Zenklub: No filme, tanto a Bela quanto seu pai Maurice e a Fera são personagens que fogem do padrão dos moradores de um pequeno vilarejo. Quais as consequências, positivas e negativas, de se viver de acordo com a sua própria essência e de se fugir do padrão imposto pela sociedade ou pelas pessoas à nossa volta?
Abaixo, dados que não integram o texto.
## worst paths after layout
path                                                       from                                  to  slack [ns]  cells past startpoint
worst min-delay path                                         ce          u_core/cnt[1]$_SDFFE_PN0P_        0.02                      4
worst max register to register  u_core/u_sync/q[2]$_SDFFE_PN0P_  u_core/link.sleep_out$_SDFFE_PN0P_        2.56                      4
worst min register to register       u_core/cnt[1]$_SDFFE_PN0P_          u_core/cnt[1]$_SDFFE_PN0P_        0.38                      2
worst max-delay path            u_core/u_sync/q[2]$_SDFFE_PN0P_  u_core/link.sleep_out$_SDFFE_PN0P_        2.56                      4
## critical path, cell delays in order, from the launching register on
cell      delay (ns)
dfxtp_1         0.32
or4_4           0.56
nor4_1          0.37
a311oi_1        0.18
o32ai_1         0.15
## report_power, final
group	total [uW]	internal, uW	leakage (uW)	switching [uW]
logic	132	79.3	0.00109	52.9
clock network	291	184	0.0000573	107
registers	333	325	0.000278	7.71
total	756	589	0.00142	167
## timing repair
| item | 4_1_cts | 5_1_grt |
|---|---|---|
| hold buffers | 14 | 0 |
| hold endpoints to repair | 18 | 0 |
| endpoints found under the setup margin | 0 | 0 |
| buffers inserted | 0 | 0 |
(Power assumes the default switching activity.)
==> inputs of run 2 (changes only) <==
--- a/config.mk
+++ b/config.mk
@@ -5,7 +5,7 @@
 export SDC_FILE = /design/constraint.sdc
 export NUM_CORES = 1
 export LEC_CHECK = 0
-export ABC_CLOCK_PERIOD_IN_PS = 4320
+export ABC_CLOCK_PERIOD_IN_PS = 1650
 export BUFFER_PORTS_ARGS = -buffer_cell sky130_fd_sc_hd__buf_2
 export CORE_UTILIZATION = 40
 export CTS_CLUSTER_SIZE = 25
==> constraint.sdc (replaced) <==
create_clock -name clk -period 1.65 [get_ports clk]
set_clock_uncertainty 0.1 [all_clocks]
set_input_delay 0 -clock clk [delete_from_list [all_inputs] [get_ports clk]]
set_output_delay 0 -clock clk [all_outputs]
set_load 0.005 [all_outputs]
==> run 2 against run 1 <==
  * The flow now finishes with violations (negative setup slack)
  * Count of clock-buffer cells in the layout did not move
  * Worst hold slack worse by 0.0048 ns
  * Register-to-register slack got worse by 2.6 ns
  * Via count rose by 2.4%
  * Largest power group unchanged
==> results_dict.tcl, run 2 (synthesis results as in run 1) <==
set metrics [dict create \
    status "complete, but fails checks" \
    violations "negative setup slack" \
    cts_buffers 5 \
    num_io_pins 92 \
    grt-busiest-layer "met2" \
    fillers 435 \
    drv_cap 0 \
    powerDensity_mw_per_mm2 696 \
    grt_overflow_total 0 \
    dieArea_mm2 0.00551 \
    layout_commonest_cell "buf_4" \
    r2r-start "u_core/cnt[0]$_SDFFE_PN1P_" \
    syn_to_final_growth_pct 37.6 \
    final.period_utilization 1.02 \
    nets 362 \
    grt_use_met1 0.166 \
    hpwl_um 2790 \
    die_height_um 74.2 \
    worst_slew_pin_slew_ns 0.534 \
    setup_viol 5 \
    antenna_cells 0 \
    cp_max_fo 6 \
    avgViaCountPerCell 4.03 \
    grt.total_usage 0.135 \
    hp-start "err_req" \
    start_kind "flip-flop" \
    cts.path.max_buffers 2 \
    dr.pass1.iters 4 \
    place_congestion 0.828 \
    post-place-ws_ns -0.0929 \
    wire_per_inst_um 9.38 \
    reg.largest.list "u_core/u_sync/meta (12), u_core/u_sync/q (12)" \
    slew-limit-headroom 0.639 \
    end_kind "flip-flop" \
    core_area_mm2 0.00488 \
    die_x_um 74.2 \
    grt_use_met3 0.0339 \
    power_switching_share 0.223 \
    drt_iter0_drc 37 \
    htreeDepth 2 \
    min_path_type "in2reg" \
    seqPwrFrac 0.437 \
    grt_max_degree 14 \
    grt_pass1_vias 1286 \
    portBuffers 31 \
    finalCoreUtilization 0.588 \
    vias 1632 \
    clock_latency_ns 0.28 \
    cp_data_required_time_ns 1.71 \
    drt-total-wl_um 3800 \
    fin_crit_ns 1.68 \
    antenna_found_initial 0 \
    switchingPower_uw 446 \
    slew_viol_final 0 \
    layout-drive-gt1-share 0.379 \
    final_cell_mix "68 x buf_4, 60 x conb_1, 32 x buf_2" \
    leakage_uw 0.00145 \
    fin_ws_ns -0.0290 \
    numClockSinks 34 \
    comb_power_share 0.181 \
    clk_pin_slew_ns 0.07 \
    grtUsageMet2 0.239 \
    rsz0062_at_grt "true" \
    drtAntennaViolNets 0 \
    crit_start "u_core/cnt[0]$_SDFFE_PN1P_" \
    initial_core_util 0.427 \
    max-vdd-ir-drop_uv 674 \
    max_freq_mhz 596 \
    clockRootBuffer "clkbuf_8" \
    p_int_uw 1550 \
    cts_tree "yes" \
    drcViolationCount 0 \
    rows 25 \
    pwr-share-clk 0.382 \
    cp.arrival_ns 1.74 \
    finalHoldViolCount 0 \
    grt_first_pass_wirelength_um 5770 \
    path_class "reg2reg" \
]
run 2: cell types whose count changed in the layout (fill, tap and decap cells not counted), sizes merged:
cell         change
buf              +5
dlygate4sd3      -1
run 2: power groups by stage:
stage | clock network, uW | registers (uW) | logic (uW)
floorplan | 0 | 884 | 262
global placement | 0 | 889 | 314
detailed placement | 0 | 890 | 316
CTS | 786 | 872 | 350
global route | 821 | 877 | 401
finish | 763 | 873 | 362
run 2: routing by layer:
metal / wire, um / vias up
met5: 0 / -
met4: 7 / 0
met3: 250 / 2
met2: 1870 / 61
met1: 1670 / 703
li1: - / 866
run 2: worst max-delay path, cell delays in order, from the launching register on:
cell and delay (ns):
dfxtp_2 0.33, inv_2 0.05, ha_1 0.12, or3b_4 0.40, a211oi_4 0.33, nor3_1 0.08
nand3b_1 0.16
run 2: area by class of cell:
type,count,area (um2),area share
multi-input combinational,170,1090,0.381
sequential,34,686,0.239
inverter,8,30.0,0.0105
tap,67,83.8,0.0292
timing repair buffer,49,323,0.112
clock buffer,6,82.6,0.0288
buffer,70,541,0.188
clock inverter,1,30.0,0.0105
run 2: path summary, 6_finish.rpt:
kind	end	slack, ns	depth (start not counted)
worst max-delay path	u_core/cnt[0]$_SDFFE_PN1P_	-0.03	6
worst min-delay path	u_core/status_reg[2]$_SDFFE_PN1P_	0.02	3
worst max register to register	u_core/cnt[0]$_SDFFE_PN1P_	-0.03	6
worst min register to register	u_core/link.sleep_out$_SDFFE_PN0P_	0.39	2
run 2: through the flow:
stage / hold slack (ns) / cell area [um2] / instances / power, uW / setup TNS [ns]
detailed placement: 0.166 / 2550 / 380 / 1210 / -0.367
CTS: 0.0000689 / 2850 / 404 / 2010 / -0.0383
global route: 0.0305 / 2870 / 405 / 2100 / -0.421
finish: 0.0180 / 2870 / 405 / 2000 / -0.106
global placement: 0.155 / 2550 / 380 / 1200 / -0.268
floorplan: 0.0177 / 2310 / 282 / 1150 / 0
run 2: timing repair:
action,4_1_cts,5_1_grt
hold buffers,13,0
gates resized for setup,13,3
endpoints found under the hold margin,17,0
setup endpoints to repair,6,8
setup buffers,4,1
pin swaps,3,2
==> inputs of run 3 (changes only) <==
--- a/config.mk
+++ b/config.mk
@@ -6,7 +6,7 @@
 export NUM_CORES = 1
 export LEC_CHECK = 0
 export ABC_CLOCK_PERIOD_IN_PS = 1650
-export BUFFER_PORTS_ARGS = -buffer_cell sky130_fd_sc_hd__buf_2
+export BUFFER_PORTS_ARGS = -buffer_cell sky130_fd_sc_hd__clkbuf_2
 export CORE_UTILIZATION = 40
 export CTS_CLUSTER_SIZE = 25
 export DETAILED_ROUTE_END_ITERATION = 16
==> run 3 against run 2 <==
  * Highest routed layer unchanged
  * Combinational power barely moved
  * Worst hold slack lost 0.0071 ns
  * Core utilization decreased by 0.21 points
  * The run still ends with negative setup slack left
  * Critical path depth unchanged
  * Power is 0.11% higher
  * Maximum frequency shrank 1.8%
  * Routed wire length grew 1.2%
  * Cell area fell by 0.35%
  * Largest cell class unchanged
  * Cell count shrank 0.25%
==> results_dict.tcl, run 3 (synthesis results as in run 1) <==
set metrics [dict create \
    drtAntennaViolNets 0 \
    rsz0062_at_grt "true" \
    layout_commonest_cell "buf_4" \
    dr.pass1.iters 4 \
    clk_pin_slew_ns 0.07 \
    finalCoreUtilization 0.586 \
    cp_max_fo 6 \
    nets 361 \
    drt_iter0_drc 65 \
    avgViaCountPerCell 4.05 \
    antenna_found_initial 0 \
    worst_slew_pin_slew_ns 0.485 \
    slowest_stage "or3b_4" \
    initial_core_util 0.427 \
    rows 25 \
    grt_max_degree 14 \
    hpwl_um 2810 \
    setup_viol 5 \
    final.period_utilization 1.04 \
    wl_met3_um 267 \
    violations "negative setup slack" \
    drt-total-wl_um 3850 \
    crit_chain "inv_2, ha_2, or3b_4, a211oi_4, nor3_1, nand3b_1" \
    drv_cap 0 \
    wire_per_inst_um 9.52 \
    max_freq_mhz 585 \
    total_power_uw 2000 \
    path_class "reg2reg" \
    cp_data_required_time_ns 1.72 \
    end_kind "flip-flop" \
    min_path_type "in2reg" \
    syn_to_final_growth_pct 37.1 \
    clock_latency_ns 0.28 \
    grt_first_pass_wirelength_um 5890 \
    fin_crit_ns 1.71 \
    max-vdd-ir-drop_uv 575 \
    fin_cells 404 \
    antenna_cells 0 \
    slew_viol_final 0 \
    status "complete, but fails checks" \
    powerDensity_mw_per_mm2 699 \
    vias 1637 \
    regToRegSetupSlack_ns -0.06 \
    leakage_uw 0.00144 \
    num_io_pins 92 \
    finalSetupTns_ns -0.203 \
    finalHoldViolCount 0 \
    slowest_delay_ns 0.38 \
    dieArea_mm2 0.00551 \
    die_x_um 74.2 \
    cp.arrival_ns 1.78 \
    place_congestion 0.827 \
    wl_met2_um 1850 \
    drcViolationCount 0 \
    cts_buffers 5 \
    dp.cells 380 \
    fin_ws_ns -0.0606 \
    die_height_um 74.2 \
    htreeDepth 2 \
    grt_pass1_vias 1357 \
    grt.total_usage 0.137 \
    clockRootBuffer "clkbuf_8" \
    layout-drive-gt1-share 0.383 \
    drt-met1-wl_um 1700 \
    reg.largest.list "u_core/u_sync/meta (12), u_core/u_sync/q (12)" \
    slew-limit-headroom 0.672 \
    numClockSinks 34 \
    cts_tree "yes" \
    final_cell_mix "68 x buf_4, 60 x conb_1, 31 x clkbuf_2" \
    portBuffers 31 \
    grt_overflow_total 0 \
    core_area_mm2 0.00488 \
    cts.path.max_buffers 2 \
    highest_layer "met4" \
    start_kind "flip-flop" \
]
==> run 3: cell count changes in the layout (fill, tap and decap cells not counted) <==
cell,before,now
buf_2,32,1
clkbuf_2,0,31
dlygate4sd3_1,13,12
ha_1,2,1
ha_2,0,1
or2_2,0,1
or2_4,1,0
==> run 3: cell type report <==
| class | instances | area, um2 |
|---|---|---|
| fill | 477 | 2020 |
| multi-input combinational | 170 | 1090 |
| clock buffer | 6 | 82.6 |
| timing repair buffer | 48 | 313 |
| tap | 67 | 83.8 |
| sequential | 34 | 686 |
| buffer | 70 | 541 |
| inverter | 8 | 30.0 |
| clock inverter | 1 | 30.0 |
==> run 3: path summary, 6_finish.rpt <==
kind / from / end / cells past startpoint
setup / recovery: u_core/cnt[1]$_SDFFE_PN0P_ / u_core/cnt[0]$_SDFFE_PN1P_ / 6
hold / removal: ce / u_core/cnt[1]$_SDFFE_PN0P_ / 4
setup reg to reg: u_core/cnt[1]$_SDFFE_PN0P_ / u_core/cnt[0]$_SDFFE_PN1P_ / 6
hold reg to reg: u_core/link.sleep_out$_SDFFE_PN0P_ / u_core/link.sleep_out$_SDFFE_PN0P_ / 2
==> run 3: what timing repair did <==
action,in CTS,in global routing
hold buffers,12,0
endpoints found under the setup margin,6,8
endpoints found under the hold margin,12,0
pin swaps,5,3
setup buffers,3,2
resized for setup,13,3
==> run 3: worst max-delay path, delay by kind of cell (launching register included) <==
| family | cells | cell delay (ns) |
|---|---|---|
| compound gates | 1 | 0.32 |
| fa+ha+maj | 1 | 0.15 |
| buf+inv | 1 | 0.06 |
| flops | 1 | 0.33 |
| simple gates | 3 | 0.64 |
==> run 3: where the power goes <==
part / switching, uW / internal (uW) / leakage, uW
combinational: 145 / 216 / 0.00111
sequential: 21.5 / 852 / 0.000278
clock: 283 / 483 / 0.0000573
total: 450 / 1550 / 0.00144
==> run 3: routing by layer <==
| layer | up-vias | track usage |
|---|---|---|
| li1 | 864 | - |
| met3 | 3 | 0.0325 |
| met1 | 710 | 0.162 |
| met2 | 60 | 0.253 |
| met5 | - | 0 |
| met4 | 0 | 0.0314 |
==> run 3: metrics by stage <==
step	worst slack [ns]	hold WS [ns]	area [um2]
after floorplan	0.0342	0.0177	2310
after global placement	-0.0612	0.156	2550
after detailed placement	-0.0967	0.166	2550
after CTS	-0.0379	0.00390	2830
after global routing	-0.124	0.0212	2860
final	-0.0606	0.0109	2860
Camila Salustiano: Também voltando aos conceitos de normalidade, atualmente estamos vivendo numa época em que ser saudável é o legal. Claro que fazendo tudo de forma orientada por profissionais especializados e sem exageros, é uma normalidade considerada saudável já que visa o bem-estar da pessoa – sem levar em conta o estético, apenas a questão da saúde. Seria um ponto positivo de uma normalidade imposta pela sociedade. Tudo sempre tem os dois lados, positivos e negativos. O negativo é quando não traz para a pessoa a felicidade que ela queria, mas sim, uma felicidade superficial que assume para a sociedade para mostrar que está dentro daquele padrão imposto. E, não só sabemos, como temos cada vez mais comprovado cientificamente os malefícios que podem trazer para a vida, como estresse, dores, doenças crônicas, transtornos mentais etc. O grande segredo da vida é o equilíbrio: conhecer a si mesmo, saber seus limites, decidir quais são para superar e quais delimitam sua marca, fazer atividades que sejam prazerosas para si, ser autêntico consigo mesmo e se respeitar e se cuidar. Quando colocamos a “máscara” para mostrar para os outros aquilo o que eles querem ver e não o que nós realmente queremos, nos negligenciamos e, como a psicossomática nos mostra, causamos doenças por enganar a nós mesmos. Quando somos sinceros conosco, somos sinceros com o próximo. Quando nos acolhemos, podemos compreender melhor o outro. Quando nos conhecemos e nos respeitamos, não deixamos ninguém decidir nossas vidas. O mais importante de ser você mesmo é ser feliz consigo, é estar bem como se está naquele momento e, se acreditar que precisa mudar, se respeitar e fazer as modificações necessárias para se estar bem consigo naquele outro momento. É deixar de lado a “máscara” e se permitir sentir, se entregar, se dar, se doar e ser aquilo que te faz bem, sem se importar com o que os outros possam pensar. A opinião dos outros será sempre a opinião dos outros, não o que você é ou está nesse momento.